■ **Task instructions**
Would you please return the lines of the entries below starting at the line that has "power,p_leak,0.0130,µW" and ending at the line that has "power,vdd_drop_max,1240,µV", both included, exactly as they are?

■ **Records shown**
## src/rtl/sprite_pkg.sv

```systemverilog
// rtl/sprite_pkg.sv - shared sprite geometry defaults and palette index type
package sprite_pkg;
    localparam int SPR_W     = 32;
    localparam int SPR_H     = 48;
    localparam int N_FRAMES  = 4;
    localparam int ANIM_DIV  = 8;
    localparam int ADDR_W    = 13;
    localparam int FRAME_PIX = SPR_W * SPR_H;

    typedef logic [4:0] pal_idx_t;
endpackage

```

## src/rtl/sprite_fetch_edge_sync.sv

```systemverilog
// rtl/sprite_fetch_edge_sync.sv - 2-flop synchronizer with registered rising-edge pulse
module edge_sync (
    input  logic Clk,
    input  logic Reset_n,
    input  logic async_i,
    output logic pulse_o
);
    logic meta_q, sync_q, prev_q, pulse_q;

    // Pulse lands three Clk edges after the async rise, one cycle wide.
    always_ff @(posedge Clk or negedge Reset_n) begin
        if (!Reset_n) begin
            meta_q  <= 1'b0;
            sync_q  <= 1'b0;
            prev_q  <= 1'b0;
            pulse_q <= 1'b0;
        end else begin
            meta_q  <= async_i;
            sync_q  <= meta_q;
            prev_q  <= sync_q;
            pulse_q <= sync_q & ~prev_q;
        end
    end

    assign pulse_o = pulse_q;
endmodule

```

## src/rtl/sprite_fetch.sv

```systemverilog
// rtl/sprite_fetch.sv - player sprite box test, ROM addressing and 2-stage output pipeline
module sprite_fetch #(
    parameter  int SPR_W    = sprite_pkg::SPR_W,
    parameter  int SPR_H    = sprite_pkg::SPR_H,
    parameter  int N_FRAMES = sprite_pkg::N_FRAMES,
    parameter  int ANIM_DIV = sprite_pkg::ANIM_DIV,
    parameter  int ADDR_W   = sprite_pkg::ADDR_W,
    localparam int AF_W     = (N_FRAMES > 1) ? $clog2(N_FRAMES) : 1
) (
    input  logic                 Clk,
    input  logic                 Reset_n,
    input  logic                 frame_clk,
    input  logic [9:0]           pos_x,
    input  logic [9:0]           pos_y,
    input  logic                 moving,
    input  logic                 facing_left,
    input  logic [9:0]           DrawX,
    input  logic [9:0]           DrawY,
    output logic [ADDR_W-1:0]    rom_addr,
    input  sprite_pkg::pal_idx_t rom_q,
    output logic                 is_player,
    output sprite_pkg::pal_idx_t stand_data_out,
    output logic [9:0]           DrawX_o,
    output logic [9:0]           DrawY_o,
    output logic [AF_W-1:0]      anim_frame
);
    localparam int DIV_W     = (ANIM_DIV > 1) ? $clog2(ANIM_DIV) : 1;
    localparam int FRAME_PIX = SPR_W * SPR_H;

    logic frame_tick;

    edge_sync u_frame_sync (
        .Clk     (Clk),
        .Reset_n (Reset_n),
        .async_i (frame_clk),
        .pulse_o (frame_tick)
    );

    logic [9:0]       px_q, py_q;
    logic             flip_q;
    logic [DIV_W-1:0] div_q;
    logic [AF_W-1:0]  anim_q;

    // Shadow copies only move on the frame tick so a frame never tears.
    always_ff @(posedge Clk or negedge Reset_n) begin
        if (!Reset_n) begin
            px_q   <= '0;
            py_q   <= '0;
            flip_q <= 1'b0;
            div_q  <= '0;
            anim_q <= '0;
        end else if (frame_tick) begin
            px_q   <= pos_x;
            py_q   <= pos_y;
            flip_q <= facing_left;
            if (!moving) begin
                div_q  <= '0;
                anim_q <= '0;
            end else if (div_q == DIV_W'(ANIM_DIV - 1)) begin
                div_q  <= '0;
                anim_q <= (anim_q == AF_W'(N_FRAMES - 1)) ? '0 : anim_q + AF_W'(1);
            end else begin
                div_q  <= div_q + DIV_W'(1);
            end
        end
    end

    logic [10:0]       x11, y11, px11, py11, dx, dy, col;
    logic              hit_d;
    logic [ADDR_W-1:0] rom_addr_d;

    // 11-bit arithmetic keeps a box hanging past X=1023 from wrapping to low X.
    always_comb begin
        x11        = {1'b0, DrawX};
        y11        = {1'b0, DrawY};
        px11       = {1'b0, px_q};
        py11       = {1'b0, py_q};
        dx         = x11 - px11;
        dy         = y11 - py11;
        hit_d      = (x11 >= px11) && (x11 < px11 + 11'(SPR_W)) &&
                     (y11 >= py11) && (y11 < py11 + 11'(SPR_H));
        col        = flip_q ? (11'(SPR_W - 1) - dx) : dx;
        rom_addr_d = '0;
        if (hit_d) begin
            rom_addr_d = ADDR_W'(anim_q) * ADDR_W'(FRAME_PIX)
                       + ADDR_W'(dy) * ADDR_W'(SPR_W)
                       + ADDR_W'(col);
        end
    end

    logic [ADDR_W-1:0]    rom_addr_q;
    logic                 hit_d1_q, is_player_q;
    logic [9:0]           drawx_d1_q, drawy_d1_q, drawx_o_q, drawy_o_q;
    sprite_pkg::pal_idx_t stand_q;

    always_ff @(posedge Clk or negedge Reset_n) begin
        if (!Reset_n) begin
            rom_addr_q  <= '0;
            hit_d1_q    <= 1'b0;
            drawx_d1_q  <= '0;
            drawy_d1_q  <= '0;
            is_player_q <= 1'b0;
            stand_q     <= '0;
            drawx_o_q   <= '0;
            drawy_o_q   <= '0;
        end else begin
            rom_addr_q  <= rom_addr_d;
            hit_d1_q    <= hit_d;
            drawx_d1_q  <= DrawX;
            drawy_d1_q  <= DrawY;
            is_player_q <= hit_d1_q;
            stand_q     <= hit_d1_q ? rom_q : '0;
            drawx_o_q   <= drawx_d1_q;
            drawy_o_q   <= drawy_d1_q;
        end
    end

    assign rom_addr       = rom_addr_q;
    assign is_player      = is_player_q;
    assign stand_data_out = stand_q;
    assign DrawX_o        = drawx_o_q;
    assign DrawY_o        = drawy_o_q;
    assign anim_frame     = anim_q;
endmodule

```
==
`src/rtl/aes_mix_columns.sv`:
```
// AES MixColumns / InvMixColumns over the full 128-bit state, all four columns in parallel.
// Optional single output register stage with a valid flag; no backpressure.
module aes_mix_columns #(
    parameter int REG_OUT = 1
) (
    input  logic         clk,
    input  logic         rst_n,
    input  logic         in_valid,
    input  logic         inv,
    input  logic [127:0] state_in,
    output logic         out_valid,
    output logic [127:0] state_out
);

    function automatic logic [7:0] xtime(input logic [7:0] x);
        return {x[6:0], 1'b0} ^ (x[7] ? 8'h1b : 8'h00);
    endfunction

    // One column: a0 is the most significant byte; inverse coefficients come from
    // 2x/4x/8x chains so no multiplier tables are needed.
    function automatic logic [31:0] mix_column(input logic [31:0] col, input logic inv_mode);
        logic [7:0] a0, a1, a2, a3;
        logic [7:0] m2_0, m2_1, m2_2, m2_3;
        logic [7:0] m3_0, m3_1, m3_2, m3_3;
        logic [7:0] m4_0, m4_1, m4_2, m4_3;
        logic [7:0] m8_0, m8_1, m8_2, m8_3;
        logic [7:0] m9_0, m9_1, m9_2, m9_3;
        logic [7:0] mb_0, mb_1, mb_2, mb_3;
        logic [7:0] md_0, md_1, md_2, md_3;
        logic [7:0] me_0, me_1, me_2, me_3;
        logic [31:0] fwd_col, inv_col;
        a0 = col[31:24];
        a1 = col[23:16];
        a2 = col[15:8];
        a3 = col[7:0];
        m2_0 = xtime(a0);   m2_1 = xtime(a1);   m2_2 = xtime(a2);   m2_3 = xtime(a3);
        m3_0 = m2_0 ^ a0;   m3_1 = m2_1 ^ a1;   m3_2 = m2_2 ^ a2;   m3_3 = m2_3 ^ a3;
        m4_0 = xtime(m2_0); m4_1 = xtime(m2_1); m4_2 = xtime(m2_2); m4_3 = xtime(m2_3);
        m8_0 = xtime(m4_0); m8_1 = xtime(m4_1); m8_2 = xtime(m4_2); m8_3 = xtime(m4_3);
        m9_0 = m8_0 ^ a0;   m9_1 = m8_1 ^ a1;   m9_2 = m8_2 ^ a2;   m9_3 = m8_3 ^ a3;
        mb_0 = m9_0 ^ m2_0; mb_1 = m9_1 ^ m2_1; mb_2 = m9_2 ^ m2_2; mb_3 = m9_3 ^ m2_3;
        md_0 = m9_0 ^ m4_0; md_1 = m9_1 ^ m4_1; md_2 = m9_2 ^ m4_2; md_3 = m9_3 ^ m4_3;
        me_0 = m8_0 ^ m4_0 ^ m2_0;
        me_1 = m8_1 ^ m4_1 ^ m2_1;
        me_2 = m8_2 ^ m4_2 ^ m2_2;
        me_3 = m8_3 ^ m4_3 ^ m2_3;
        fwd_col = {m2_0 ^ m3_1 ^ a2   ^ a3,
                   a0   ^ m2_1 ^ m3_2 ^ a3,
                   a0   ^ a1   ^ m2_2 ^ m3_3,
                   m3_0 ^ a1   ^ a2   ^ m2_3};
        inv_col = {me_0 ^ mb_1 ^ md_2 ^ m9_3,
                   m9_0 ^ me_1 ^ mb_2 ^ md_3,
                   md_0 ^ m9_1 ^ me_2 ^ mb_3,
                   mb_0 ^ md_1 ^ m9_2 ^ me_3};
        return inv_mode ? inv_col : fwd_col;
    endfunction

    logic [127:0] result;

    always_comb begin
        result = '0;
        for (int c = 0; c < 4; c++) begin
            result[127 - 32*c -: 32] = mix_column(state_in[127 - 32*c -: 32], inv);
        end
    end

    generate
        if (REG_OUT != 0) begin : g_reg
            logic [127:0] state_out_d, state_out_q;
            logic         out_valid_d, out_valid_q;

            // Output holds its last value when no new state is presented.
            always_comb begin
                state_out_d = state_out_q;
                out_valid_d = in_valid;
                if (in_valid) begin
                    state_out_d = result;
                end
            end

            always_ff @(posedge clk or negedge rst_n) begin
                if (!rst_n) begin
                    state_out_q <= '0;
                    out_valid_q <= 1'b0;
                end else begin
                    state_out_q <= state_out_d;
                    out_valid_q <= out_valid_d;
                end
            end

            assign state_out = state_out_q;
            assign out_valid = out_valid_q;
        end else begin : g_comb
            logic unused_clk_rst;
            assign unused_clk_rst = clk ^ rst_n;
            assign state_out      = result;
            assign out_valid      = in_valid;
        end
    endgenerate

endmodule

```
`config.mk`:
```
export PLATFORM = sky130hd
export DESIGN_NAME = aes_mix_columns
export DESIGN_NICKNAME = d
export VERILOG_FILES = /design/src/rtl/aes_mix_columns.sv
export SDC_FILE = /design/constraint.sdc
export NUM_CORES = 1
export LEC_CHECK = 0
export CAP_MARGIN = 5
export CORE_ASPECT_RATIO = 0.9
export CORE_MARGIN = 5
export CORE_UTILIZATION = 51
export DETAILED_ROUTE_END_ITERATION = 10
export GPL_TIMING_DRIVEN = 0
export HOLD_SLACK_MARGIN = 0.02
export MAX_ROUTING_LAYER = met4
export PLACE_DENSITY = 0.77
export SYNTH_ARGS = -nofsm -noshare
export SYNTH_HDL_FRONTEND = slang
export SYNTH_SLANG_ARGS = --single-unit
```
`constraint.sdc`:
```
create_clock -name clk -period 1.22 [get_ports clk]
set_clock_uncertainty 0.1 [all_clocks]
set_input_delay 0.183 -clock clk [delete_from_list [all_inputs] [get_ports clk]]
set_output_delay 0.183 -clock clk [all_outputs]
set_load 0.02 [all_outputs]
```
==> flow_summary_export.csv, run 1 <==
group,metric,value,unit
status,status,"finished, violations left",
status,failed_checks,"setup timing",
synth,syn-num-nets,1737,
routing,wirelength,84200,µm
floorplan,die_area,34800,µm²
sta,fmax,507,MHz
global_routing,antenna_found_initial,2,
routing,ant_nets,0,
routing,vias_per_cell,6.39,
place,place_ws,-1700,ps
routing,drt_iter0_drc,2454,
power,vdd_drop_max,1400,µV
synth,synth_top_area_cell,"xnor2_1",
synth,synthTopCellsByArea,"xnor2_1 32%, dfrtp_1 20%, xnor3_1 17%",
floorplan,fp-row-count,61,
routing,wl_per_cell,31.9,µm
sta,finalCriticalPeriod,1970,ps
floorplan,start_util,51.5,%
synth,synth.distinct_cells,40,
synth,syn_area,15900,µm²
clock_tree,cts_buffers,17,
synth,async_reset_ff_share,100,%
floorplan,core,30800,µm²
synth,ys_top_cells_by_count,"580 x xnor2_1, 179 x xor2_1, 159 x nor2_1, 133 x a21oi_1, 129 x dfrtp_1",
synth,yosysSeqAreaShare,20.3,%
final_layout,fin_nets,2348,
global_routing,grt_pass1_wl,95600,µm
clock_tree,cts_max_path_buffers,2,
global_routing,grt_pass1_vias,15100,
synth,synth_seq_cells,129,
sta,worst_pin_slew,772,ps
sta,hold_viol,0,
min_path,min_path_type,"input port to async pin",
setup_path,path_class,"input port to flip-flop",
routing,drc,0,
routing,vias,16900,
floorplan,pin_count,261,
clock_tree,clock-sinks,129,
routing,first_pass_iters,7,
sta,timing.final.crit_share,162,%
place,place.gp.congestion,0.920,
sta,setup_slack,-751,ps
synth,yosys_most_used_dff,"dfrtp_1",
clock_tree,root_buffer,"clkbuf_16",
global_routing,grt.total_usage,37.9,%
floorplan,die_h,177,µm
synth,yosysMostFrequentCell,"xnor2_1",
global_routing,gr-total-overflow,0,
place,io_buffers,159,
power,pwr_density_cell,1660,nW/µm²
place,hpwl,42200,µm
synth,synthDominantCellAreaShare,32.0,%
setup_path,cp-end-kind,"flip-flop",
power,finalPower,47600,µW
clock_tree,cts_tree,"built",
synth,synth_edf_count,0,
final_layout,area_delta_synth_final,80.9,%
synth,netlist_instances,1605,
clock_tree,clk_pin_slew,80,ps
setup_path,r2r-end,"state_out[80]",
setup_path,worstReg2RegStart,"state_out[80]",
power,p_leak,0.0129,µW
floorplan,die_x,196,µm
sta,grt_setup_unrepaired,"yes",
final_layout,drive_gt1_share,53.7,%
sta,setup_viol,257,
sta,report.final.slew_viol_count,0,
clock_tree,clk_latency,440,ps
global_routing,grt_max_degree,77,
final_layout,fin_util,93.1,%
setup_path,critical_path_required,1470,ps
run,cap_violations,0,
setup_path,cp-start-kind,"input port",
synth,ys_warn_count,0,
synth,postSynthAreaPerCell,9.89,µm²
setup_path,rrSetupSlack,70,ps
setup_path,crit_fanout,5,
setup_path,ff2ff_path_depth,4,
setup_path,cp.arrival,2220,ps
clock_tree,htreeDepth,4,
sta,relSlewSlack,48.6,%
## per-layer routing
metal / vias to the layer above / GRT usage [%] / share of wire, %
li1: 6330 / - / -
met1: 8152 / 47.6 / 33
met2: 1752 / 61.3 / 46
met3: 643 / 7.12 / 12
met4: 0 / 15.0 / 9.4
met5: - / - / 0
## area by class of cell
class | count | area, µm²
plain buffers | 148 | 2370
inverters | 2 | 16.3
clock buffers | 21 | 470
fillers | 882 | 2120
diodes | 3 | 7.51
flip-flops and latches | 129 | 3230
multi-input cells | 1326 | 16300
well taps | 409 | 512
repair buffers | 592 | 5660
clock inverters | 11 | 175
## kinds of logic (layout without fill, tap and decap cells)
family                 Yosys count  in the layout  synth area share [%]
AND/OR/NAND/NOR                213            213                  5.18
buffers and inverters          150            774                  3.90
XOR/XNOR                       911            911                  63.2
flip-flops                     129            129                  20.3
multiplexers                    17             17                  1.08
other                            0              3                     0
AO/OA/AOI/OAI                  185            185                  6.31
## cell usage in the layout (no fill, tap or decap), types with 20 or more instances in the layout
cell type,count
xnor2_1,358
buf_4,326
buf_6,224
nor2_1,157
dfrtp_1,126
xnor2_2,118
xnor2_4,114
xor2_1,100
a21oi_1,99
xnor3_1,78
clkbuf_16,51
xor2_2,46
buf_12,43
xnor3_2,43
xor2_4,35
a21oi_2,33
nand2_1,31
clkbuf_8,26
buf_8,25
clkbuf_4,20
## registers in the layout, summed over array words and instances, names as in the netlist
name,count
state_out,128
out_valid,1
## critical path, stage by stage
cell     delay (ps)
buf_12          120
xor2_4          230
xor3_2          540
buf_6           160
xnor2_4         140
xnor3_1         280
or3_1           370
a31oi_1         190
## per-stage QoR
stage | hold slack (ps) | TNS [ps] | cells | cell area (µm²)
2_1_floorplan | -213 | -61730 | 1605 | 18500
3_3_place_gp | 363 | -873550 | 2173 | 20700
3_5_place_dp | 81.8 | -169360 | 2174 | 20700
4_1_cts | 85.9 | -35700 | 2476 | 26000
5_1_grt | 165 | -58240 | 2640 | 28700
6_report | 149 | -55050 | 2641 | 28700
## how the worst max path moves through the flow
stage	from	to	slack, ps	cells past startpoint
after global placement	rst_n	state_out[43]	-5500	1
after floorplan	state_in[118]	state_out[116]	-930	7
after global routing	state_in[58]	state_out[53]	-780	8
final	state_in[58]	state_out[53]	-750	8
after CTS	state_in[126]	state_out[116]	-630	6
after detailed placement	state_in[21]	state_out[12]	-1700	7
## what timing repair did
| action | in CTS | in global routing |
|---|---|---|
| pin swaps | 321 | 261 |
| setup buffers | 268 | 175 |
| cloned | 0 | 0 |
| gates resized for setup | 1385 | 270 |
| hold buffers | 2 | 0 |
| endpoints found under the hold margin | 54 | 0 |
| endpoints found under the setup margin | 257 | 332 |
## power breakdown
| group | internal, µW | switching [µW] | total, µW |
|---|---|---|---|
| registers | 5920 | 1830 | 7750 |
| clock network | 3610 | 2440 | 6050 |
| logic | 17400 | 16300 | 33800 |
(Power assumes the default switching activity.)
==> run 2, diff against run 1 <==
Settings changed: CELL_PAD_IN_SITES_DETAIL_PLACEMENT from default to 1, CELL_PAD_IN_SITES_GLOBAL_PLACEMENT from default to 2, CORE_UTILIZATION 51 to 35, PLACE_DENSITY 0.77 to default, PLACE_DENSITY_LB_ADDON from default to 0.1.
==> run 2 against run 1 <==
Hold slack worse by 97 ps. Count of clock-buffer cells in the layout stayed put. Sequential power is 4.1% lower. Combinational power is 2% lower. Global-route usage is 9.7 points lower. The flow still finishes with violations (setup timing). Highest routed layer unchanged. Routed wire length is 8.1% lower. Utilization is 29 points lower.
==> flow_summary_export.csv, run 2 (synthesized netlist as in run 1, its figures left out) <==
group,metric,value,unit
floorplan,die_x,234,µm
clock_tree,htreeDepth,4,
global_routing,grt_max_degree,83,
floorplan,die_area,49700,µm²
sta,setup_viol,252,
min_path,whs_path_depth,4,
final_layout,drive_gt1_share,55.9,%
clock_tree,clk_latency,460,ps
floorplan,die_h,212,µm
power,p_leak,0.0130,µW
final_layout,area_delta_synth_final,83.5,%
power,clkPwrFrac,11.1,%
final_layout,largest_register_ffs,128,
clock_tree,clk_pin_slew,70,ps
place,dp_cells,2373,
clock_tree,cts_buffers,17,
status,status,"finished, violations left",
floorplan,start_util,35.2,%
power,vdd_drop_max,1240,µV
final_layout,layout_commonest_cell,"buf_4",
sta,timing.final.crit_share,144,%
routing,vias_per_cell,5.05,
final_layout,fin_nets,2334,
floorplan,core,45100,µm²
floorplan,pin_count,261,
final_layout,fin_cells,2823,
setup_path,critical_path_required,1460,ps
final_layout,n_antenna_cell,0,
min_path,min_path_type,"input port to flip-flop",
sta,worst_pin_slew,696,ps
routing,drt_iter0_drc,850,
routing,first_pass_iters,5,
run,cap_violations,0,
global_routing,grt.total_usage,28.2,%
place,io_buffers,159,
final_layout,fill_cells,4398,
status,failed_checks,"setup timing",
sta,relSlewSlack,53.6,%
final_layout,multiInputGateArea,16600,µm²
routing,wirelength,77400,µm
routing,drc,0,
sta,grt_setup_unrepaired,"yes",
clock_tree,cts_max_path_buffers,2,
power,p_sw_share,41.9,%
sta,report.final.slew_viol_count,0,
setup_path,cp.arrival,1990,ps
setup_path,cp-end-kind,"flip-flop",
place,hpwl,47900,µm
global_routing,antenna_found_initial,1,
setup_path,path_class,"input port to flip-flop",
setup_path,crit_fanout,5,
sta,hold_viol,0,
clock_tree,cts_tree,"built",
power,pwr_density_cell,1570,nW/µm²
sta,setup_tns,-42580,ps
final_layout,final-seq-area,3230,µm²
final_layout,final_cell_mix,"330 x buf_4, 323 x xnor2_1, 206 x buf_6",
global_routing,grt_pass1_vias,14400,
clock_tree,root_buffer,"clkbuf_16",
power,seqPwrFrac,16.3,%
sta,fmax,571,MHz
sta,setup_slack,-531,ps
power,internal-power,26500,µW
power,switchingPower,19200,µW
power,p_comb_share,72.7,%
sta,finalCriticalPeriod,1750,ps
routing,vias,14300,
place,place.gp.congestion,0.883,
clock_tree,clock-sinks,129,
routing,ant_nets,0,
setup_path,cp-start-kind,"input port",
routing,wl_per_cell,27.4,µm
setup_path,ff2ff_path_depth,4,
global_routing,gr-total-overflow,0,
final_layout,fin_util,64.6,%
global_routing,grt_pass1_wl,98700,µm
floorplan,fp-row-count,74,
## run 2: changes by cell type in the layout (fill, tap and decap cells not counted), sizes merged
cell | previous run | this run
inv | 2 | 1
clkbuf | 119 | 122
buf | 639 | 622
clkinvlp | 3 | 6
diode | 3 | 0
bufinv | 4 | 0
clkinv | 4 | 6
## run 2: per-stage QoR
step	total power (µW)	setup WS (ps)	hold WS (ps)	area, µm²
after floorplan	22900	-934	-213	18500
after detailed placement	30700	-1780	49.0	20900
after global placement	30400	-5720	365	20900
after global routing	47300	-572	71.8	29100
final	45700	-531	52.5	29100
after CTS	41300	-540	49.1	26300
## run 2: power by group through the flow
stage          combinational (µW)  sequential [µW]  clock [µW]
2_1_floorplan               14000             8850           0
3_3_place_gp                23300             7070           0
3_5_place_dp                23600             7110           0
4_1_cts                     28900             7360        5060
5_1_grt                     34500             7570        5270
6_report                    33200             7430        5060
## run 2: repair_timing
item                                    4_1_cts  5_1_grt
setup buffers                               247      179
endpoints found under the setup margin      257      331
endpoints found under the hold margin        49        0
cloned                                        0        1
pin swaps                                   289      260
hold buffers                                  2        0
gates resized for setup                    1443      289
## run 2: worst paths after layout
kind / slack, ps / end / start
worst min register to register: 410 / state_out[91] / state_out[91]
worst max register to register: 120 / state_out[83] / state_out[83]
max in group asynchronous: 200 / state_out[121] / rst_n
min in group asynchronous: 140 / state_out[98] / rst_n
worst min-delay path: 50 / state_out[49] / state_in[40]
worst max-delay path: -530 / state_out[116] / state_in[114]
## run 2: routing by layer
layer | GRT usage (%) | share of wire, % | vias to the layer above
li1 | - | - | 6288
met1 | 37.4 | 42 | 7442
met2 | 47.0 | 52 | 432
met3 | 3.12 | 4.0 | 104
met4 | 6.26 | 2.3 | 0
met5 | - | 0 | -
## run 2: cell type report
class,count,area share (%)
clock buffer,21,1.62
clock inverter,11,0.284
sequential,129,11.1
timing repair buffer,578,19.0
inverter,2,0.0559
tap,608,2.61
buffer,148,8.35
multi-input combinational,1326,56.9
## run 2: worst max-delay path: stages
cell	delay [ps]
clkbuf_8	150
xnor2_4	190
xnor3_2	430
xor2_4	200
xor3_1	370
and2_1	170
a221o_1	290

■ **Solution to this exercise**
power,p_leak,0.0130,µW
final_layout,area_delta_synth_final,83.5,%
power,clkPwrFrac,11.1,%
final_layout,largest_register_ffs,128,
clock_tree,clk_pin_slew,70,ps
place,dp_cells,2373,
clock_tree,cts_buffers,17,
status,status,"finished, violations left",
floorplan,start_util,35.2,%
power,vdd_drop_max,1240,µV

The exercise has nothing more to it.